Your objective:
Once the line containing "- cells stage" is found in the entries below, reproduce it and every line after it, stopping at and including the line containing "end, declared ;"; reproduce nothing else, and keep each line exact.

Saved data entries
## src/rtl/timer_arb_pkg.sv

```systemverilog
// Shared types and helpers for the shared delay-timer arbiter.
// rr_pick is sized for the largest supported requester count.
package timer_arb_pkg;

  localparam int unsigned MaxReq  = 8;
  localparam int unsigned MaxIdxW = 3;
  localparam int unsigned MaxSumW = MaxIdxW + 1;

  typedef enum logic [1:0] {StIdle, StRun, StDone} state_t;

  // First set bit of req at or above ptr, wrapping at num; 0 when req is empty.
  function automatic logic [MaxIdxW-1:0] rr_pick(input logic [MaxReq-1:0]  req,
                                                 input logic [MaxIdxW-1:0] ptr,
                                                 input int unsigned        num);
    logic [MaxIdxW-1:0] win;
    logic               found;
    logic [MaxSumW-1:0] s;
    win   = '0;
    found = 1'b0;
    for (int unsigned i = 0; i < MaxReq; i++) begin
      s = {1'b0, ptr} + MaxSumW'(i);
      if (s >= MaxSumW'(num)) s = s - MaxSumW'(num);
      if (!found && (i < num) && req[s[MaxIdxW-1:0]]) begin
        win   = s[MaxIdxW-1:0];
        found = 1'b1;
      end
    end
    return win;
  endfunction

endpackage

```

## src/rtl/tick_prescaler.sv

```systemverilog
// Divides the system clock down to a one-cycle tick enable every TICK_CYCLES cycles.
// clr holds the counter at zero so a new delay always starts on a full tick period.
module tick_prescaler #(
  parameter int unsigned TICK_CYCLES = 4
) (
  input  logic clk,
  input  logic rst,
  input  logic clr,
  output logic tick
);

  localparam int unsigned CntW = (TICK_CYCLES > 1) ? $clog2(TICK_CYCLES) : 1;
  localparam logic [CntW-1:0] CntMax = CntW'(TICK_CYCLES - 1);

  logic [CntW-1:0] cnt_q, cnt_d;

  always_comb begin
    cnt_d = cnt_q + CntW'(1);
    if (clr || (cnt_q == CntMax)) cnt_d = '0;
  end

  assign tick = !clr && (cnt_q == CntMax);

  always_ff @(posedge clk) begin
    if (rst) cnt_q <= '0;
    else     cnt_q <= cnt_d;
  end

endmodule

```

## src/rtl/timer_arbiter.sv

```systemverilog
// One shared millisecond delay timer, granted round-robin to NUM_REQ requesters.
// All outputs are registered; done pulses for the owner when its delay expires.
module timer_arbiter
  import timer_arb_pkg::*;
#(
  parameter int unsigned NUM_REQ = 4,
  parameter int unsigned DLY_W   = 16,
  parameter int unsigned CLK_HZ  = 50_000_000,
  parameter int unsigned TICK_HZ = 1000
) (
  input  logic                            clk,
  input  logic                            rst,
  input  logic [NUM_REQ-1:0]              req,
  input  logic [NUM_REQ-1:0][DLY_W-1:0]   dly,
  input  logic                            abort,
  output logic [NUM_REQ-1:0]              grant,
  output logic [NUM_REQ-1:0]              done,
  output logic                            busy,
  output logic [$clog2(NUM_REQ)-1:0]      owner
);

  localparam int unsigned IdxW       = $clog2(NUM_REQ);
  localparam int unsigned TickCycles = CLK_HZ / TICK_HZ;

  state_t             state_q, state_d;
  logic [DLY_W-1:0]   count_q, count_d;
  logic [IdxW-1:0]    owner_q, owner_d;
  logic [IdxW-1:0]    ptr_q, ptr_d;
  logic [NUM_REQ-1:0] grant_q, grant_d;
  logic [NUM_REQ-1:0] done_q, done_d;
  logic               busy_q, busy_d;
  logic [IdxW-1:0]    winner;
  logic [IdxW-1:0]    ptr_next;
  logic               tick;

  tick_prescaler #(
    .TICK_CYCLES(TickCycles)
  ) u_prescaler (
    .clk (clk),
    .rst (rst),
    .clr (state_q != StRun),
    .tick(tick)
  );

  assign winner   = IdxW'(rr_pick(MaxReq'(req), MaxIdxW'(ptr_q), NUM_REQ));
  assign ptr_next = (owner_q == IdxW'(NUM_REQ - 1)) ? '0 : owner_q + IdxW'(1);

  always_comb begin
    state_d = state_q;
    count_d = count_q;
    owner_d = owner_q;
    ptr_d   = ptr_q;
    grant_d = '0;
    done_d  = '0;
    unique case (state_q)
      StIdle: begin
        if (|req) begin
          count_d         = dly[winner];
          owner_d         = winner;
          grant_d[winner] = 1'b1;
          state_d         = StRun;
        end
      end
      StRun: begin
        // Abort beats a coincident final tick.
        if (abort) begin
          ptr_d   = ptr_next;
          state_d = StIdle;
        end else if (count_q == '0) begin
          done_d[owner_q] = 1'b1;
          state_d         = StDone;
        end else if (tick) begin
          count_d = count_q - DLY_W'(1);
          if (count_q == DLY_W'(1)) begin
            done_d[owner_q] = 1'b1;
            state_d         = StDone;
          end
        end
      end
      StDone: begin
        ptr_d   = ptr_next;
        state_d = StIdle;
      end
      default: state_d = StIdle;
    endcase
    busy_d = (state_d != StIdle);
  end

  always_ff @(posedge clk) begin
    if (rst) begin
      state_q <= StIdle;
      count_q <= '0;
      owner_q <= '0;
      ptr_q   <= '0;
      grant_q <= '0;
      done_q  <= '0;
      busy_q  <= 1'b0;
    end else begin
      state_q <= state_d;
      count_q <= count_d;
      owner_q <= owner_d;
      ptr_q   <= ptr_d;
      grant_q <= grant_d;
      done_q  <= done_d;
      busy_q  <= busy_d;
    end
  end

  assign grant = grant_q;
  assign done  = done_q;
  assign busy  = busy_q;
  assign owner = owner_q;

endmodule

```

## config.mk

```make
export PLATFORM = sky130hd
export DESIGN_NAME = timer_arbiter
export DESIGN_NICKNAME = d
export VERILOG_FILES = /design/src/rtl/timer_arb_pkg.sv /design/src/rtl/tick_prescaler.sv /design/src/rtl/timer_arbiter.sv
export SDC_FILE = /design/constraint.sdc
export NUM_CORES = 1
export LEC_CHECK = 0
export ABC_CLOCK_PERIOD_IN_PS = 2600
export CAP_MARGIN = 20
export CORE_ASPECT_RATIO = 1.1
export CORE_MARGIN = 2
export CORE_UTILIZATION = 45
export CTS_CLUSTER_DIAMETER = 40
export DETAILED_ROUTE_END_ITERATION = 12
export PLACE_DENSITY = 0.77
export SLEW_MARGIN = 20
export SYNTH_ARGS = -nofsm -noshare
export SYNTH_HDL_FRONTEND = slang
export SYNTH_HIERARCHICAL = 1
export SYNTH_SLANG_ARGS = --single-unit
```

## constraint.sdc

```tcl
create_clock -name clk -period 2.6 [get_ports clk]
set_input_delay 0.78 -clock clk [delete_from_list [all_inputs] [get_ports clk]]
set_output_delay 0.78 -clock clk [all_outputs]
set_load 0.02 [all_outputs]
```

Word level (Yosys, flattened, before mapping)
Cells that the tools add are included.
- div/mod/pow operators: 0
- bitwise logic cells: 3
- equal/unequal tests: 11
- $mul: 0
- muxes and demuxes: 42
- order comparisons: 12
- $add $sub $neg: 10
- shift operators: 0
- reductions and logical operators: 23
- operators with widths (kind ; count):
    $mux W16 ; 5
    $bmux W16 S2 ; 1
    $pmux W16 S2 ; 1
    $mux W2 ; 11
    $add A16 B1 Y16 const B ; 1
    $eq A16 B1 Y1 const B ; 1
    $eq A16 B16 Y1 const B ; 1
    $logic_not A16 Y1 ; 1
    $lt A3 B4 Y1 const B ; 4
    $sub A16 B1 Y16 const B ; 1
    $bmux W1 S3 ; 4
    $mux W3 ; 4
    $mux W4 ; 3
    $ne A2 B2 Y1 const B ; 5
    $ge A3 B3 Y1 const B ; 3
    $mux W1 ; 9
    $sub A3 B3 Y3 const B ; 3
    $pmux W2 S2 ; 2
    $add A2 B2 Y3 const B ; 2
    $logic_and A1 B1 Y1 ; 6
    $lt A2 B3 Y1 const B ; 2
    $reduce_bool A2 Y1 ; 3
    $reduce_or A3 Y1 ; 2
    $reduce_and A5 Y1 ; 1
    other kinds (16) ; 25
- input port bits: 71
- output and inout port bits: 11
- logic and storage cells: 109
- flip-flop bits (word level): 47
- memory bits (writable): 0
- latch bits: 0
- memories kept: 0
- ROM bits: 0

Depth between registers and ports, before layout
- depth after elaboration: 18
- depth in mapped cells: 12
- mapped depth without buffers: 10

Modules after synthesis
Netlist, hierarchy kept.
- modules (own cells, without submodules) (module ; instances ; area an instance (um^2) ; sequential area each (um^2) ; cells each):
    timer_arbiter ; 1 ; 2483.6 ; 620.6 ; 295
    tick_prescaler ; 1 ; 782.0 ; 320.3 ; 81

Worst setup path after synthesis
OpenSTA, ideal clock, no wires.
- kind: input port to flip-flop
- start point: input port req[3]
- end point: register count_q[14]
- arrival time: 2632 ps
- data required time: 2486 ps
- buffers on the path: 3
- library setup time: 114 ps
- stages: 10
- setup slack: -146 ps
- cells stage by stage: buf_2 nor2b_1 mux4_2 a22o_1 a21oi_2 buf_4 buf_6 mux2i_1 mux2i_1 a21o_1
- cells in the longest elaborated chain, start to end: 16
- elaborated cells on any way between the ends: 28
- classes of those cells: 1 x eq/ne; 19 x mux; 8 x reduce/logical
- ends and longest elaborated chain (item ; RTL line ; source):
    start, declared ; timer_arbiter.sv:13 ; input logic [NUM_REQ-1:0] req,
    $bmux W1 S3 ; timer_arb_pkg.sv:23 ; if (!found && (i < num) && req[s[MaxIdxW-1:0]]) begin
    $mux W1 (not written as such) ; timer_arb_pkg.sv:23 ;
    $mux W1 ; timer_arb_pkg.sv:23 ;
    $logic_not A1 Y1 ; timer_arb_pkg.sv:23 ;
    $logic_and A1 B1 Y1 ; timer_arb_pkg.sv:23 ;
    $mux W1 ; timer_arb_pkg.sv:23 ;
    $logic_not A1 Y1 ; timer_arb_pkg.sv:23 ;
    $logic_and A1 B1 Y1 ; timer_arb_pkg.sv:23 ;
    $mux W1 ; timer_arb_pkg.sv:23 ;
    $logic_not A1 Y1 ; timer_arb_pkg.sv:23 ;
    $logic_and A1 B1 Y1 ; timer_arb_pkg.sv:23 ;
    $mux W2 ; timer_arb_pkg.sv:23 ;
    $bmux W16 S2 ; timer_arbiter.sv:58 ; count_d = dly[winner];
    $mux W16 (not written as such) ; timer_arbiter.sv:58 ;
    $mux W16 ; timer_arbiter.sv:57 ; if (|req) begin
    $pmux W16 S2 ; timer_arbiter.sv:55 ; unique case (state_q)
    end signal, assigned ; timer_arbiter.sv:100 ; count_q <= count_d;
    end, declared ; timer_arbiter.sv:26 ; logic [DLY_W-1:0] count_q, count_d;
Several ways; a longest one is shown, not always the timed one. The select of a mux whose other input is x is not followed.
A chain may end at the register's enable or synchronous reset.

Worst setup path after layout
- start point: input port req[3]
- end point: register count_q[6]
Same word-level chain as after synthesis.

Solution to the problem:
- cells stage by stage: buf_2 nor2b_1 mux4_2 a22o_1 a21oi_2 buf_4 buf_6 mux2i_1 mux2i_1 a21o_1
- cells in the longest elaborated chain, start to end: 16
- elaborated cells on any way between the ends: 28
- classes of those cells: 1 x eq/ne; 19 x mux; 8 x reduce/logical
- ends and longest elaborated chain (item ; RTL line ; source):
    start, declared ; timer_arbiter.sv:13 ; input logic [NUM_REQ-1:0] req,
    $bmux W1 S3 ; timer_arb_pkg.sv:23 ; if (!found && (i < num) && req[s[MaxIdxW-1:0]]) begin
    $mux W1 (not written as such) ; timer_arb_pkg.sv:23 ;
    $mux W1 ; timer_arb_pkg.sv:23 ;
    $logic_not A1 Y1 ; timer_arb_pkg.sv:23 ;
    $logic_and A1 B1 Y1 ; timer_arb_pkg.sv:23 ;
    $mux W1 ; timer_arb_pkg.sv:23 ;
    $logic_not A1 Y1 ; timer_arb_pkg.sv:23 ;
    $logic_and A1 B1 Y1 ; timer_arb_pkg.sv:23 ;
    $mux W1 ; timer_arb_pkg.sv:23 ;
    $logic_not A1 Y1 ; timer_arb_pkg.sv:23 ;
    $logic_and A1 B1 Y1 ; timer_arb_pkg.sv:23 ;
    $mux W2 ; timer_arb_pkg.sv:23 ;
    $bmux W16 S2 ; timer_arbiter.sv:58 ; count_d = dly[winner];
    $mux W16 (not written as such) ; timer_arbiter.sv:58 ;
    $mux W16 ; timer_arbiter.sv:57 ; if (|req) begin
    $pmux W16 S2 ; timer_arbiter.sv:55 ; unique case (state_q)
    end signal, assigned ; timer_arbiter.sv:100 ; count_q <= count_d;
    end, declared ; timer_arbiter.sv:26 ; logic [DLY_W-1:0] count_q, count_d;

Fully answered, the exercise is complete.